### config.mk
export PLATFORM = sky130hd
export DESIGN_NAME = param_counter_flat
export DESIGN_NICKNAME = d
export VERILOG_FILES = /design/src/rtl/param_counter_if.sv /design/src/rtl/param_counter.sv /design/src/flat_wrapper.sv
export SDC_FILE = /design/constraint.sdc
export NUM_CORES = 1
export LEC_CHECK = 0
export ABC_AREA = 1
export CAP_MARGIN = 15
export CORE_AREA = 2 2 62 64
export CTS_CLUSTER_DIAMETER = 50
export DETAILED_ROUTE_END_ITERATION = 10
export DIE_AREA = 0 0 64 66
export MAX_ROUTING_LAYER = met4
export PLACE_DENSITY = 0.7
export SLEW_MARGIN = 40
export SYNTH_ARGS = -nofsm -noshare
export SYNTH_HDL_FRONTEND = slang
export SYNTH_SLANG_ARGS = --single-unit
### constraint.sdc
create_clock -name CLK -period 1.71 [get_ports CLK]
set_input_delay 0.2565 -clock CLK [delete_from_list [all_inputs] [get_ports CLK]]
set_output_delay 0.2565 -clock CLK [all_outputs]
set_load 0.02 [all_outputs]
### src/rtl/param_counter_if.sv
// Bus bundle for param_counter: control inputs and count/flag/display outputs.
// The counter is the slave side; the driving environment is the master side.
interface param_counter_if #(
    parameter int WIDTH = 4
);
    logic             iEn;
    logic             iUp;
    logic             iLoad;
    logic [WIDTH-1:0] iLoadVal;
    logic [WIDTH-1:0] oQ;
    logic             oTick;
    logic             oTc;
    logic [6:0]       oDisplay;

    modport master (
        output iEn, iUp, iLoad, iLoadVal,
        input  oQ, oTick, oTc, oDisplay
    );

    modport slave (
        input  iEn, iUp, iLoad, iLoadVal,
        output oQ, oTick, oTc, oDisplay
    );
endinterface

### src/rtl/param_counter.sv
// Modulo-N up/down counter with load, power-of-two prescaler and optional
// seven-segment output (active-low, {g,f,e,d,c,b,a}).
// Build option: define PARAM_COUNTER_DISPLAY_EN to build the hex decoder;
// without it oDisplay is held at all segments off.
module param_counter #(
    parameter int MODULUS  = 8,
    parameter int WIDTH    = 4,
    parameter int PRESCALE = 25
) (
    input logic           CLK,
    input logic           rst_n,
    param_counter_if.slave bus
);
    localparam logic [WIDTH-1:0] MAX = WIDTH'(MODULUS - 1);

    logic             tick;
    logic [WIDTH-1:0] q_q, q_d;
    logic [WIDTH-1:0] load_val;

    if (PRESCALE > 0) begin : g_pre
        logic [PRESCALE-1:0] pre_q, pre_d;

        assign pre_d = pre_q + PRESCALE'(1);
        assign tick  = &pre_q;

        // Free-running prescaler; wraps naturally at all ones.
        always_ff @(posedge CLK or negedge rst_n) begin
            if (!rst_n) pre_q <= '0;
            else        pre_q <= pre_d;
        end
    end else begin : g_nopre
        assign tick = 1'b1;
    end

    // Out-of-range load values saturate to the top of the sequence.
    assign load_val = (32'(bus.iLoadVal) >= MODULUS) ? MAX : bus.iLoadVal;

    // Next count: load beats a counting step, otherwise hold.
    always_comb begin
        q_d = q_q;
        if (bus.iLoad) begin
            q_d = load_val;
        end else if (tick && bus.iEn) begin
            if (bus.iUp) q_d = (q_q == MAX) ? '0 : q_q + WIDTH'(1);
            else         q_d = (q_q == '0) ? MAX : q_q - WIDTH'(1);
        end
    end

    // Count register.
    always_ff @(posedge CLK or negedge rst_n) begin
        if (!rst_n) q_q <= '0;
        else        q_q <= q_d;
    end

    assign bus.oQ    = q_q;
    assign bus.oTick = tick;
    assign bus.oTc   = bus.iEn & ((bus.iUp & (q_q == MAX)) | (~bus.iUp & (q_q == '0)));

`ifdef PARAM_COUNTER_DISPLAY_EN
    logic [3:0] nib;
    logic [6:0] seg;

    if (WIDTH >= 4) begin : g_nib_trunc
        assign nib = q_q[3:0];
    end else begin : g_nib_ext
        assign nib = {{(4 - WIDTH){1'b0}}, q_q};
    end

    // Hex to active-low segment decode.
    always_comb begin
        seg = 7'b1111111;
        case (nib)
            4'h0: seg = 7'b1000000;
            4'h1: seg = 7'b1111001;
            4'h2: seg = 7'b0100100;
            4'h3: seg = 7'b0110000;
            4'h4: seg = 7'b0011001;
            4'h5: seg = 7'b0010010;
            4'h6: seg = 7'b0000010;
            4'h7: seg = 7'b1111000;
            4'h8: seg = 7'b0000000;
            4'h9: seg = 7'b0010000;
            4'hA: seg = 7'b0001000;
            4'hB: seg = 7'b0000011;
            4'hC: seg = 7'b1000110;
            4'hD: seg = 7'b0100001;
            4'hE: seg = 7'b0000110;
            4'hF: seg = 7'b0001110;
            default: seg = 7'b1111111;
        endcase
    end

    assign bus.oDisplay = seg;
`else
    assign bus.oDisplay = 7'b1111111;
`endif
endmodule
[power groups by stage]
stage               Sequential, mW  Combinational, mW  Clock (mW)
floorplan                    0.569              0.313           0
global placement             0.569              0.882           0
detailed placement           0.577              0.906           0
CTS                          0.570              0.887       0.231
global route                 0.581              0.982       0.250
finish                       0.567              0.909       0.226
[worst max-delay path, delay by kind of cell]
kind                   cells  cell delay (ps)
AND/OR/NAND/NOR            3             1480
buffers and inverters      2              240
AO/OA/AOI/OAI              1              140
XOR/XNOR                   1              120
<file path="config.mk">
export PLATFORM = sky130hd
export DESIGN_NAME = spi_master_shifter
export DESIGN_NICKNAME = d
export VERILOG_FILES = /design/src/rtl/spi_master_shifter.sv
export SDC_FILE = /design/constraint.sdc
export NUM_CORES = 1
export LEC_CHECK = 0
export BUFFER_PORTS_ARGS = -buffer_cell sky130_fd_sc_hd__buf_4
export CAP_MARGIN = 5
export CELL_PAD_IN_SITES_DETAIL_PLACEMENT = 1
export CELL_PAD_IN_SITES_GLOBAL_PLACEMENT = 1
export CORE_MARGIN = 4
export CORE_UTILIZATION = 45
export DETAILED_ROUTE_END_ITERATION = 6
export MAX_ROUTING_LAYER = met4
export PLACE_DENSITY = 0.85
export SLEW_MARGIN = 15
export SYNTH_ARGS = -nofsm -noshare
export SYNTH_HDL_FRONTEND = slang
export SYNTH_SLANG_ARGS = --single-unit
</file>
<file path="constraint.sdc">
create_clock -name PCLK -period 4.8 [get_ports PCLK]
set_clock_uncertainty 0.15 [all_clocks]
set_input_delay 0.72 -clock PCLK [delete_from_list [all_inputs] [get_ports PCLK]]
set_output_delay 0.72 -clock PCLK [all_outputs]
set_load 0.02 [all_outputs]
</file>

TASK BRIEF: In full and without alteration, transcribe the entries above.

FINISHED TASK:
### config.mk
export PLATFORM = sky130hd
export DESIGN_NAME = param_counter_flat
export DESIGN_NICKNAME = d
export VERILOG_FILES = /design/src/rtl/param_counter_if.sv /design/src/rtl/param_counter.sv /design/src/flat_wrapper.sv
export SDC_FILE = /design/constraint.sdc
export NUM_CORES = 1
export LEC_CHECK = 0
export ABC_AREA = 1
export CAP_MARGIN = 15
export CORE_AREA = 2 2 62 64
export CTS_CLUSTER_DIAMETER = 50
export DETAILED_ROUTE_END_ITERATION = 10
export DIE_AREA = 0 0 64 66
export MAX_ROUTING_LAYER = met4
export PLACE_DENSITY = 0.7
export SLEW_MARGIN = 40
export SYNTH_ARGS = -nofsm -noshare
export SYNTH_HDL_FRONTEND = slang
export SYNTH_SLANG_ARGS = --single-unit
### constraint.sdc
create_clock -name CLK -period 1.71 [get_ports CLK]
set_input_delay 0.2565 -clock CLK [delete_from_list [all_inputs] [get_ports CLK]]
set_output_delay 0.2565 -clock CLK [all_outputs]
set_load 0.02 [all_outputs]
### src/rtl/param_counter_if.sv
// Bus bundle for param_counter: control inputs and count/flag/display outputs.
// The counter is the slave side; the driving environment is the master side.
interface param_counter_if #(
    parameter int WIDTH = 4
);
    logic             iEn;
    logic             iUp;
    logic             iLoad;
    logic [WIDTH-1:0] iLoadVal;
    logic [WIDTH-1:0] oQ;
    logic             oTick;
    logic             oTc;
    logic [6:0]       oDisplay;

    modport master (
        output iEn, iUp, iLoad, iLoadVal,
        input  oQ, oTick, oTc, oDisplay
    );

    modport slave (
        input  iEn, iUp, iLoad, iLoadVal,
        output oQ, oTick, oTc, oDisplay
    );
endinterface

### src/rtl/param_counter.sv
// Modulo-N up/down counter with load, power-of-two prescaler and optional
// seven-segment output (active-low, {g,f,e,d,c,b,a}).
// Build option: define PARAM_COUNTER_DISPLAY_EN to build the hex decoder;
// without it oDisplay is held at all segments off.
module param_counter #(
    parameter int MODULUS  = 8,
    parameter int WIDTH    = 4,
    parameter int PRESCALE = 25
) (
    input logic           CLK,
    input logic           rst_n,
    param_counter_if.slave bus
);
    localparam logic [WIDTH-1:0] MAX = WIDTH'(MODULUS - 1);

    logic             tick;
    logic [WIDTH-1:0] q_q, q_d;
    logic [WIDTH-1:0] load_val;

    if (PRESCALE > 0) begin : g_pre
        logic [PRESCALE-1:0] pre_q, pre_d;

        assign pre_d = pre_q + PRESCALE'(1);
        assign tick  = &pre_q;

        // Free-running prescaler; wraps naturally at all ones.
        always_ff @(posedge CLK or negedge rst_n) begin
            if (!rst_n) pre_q <= '0;
            else        pre_q <= pre_d;
        end
    end else begin : g_nopre
        assign tick = 1'b1;
    end

    // Out-of-range load values saturate to the top of the sequence.
    assign load_val = (32'(bus.iLoadVal) >= MODULUS) ? MAX : bus.iLoadVal;

    // Next count: load beats a counting step, otherwise hold.
    always_comb begin
        q_d = q_q;
        if (bus.iLoad) begin
            q_d = load_val;
        end else if (tick && bus.iEn) begin
            if (bus.iUp) q_d = (q_q == MAX) ? '0 : q_q + WIDTH'(1);
            else         q_d = (q_q == '0) ? MAX : q_q - WIDTH'(1);
        end
    end

    // Count register.
    always_ff @(posedge CLK or negedge rst_n) begin
        if (!rst_n) q_q <= '0;
        else        q_q <= q_d;
    end

    assign bus.oQ    = q_q;
    assign bus.oTick = tick;
    assign bus.oTc   = bus.iEn & ((bus.iUp & (q_q == MAX)) | (~bus.iUp & (q_q == '0)));

`ifdef PARAM_COUNTER_DISPLAY_EN
    logic [3:0] nib;
    logic [6:0] seg;

    if (WIDTH >= 4) begin : g_nib_trunc
        assign nib = q_q[3:0];
    end else begin : g_nib_ext
        assign nib = {{(4 - WIDTH){1'b0}}, q_q};
    end

    // Hex to active-low segment decode.
    always_comb begin
        seg = 7'b1111111;
        case (nib)
            4'h0: seg = 7'b1000000;
            4'h1: seg = 7'b1111001;
            4'h2: seg = 7'b0100100;
            4'h3: seg = 7'b0110000;
            4'h4: seg = 7'b0011001;
            4'h5: seg = 7'b0010010;
            4'h6: seg = 7'b0000010;
            4'h7: seg = 7'b1111000;
            4'h8: seg = 7'b0000000;
            4'h9: seg = 7'b0010000;
            4'hA: seg = 7'b0001000;
            4'hB: seg = 7'b0000011;
            4'hC: seg = 7'b1000110;
            4'hD: seg = 7'b0100001;
            4'hE: seg = 7'b0000110;
            4'hF: seg = 7'b0001110;
            default: seg = 7'b1111111;
        endcase
    end

    assign bus.oDisplay = seg;
`else
    assign bus.oDisplay = 7'b1111111;
`endif
endmodule
[power groups by stage]
stage               Sequential, mW  Combinational, mW  Clock (mW)
floorplan                    0.569              0.313           0
global placement             0.569              0.882           0
detailed placement           0.577              0.906           0
CTS                          0.570              0.887       0.231
global route                 0.581              0.982       0.250
finish                       0.567              0.909       0.226
[worst max-delay path, delay by kind of cell]
kind                   cells  cell delay (ps)
AND/OR/NAND/NOR            3             1480
buffers and inverters      2              240
AO/OA/AOI/OAI              1              140
XOR/XNOR                   1              120
<file path="config.mk">
export PLATFORM = sky130hd
export DESIGN_NAME = spi_master_shifter
export DESIGN_NICKNAME = d
export VERILOG_FILES = /design/src/rtl/spi_master_shifter.sv
export SDC_FILE = /design/constraint.sdc
export NUM_CORES = 1
export LEC_CHECK = 0
export BUFFER_PORTS_ARGS = -buffer_cell sky130_fd_sc_hd__buf_4
export CAP_MARGIN = 5
export CELL_PAD_IN_SITES_DETAIL_PLACEMENT = 1
export CELL_PAD_IN_SITES_GLOBAL_PLACEMENT = 1
export CORE_MARGIN = 4
export CORE_UTILIZATION = 45
export DETAILED_ROUTE_END_ITERATION = 6
export MAX_ROUTING_LAYER = met4
export PLACE_DENSITY = 0.85
export SLEW_MARGIN = 15
export SYNTH_ARGS = -nofsm -noshare
export SYNTH_HDL_FRONTEND = slang
export SYNTH_SLANG_ARGS = --single-unit
</file>
<file path="constraint.sdc">
create_clock -name PCLK -period 4.8 [get_ports PCLK]
set_clock_uncertainty 0.15 [all_clocks]
set_input_delay 0.72 -clock PCLK [delete_from_list [all_inputs] [get_ports PCLK]]
set_output_delay 0.72 -clock PCLK [all_outputs]
set_load 0.02 [all_outputs]
</file>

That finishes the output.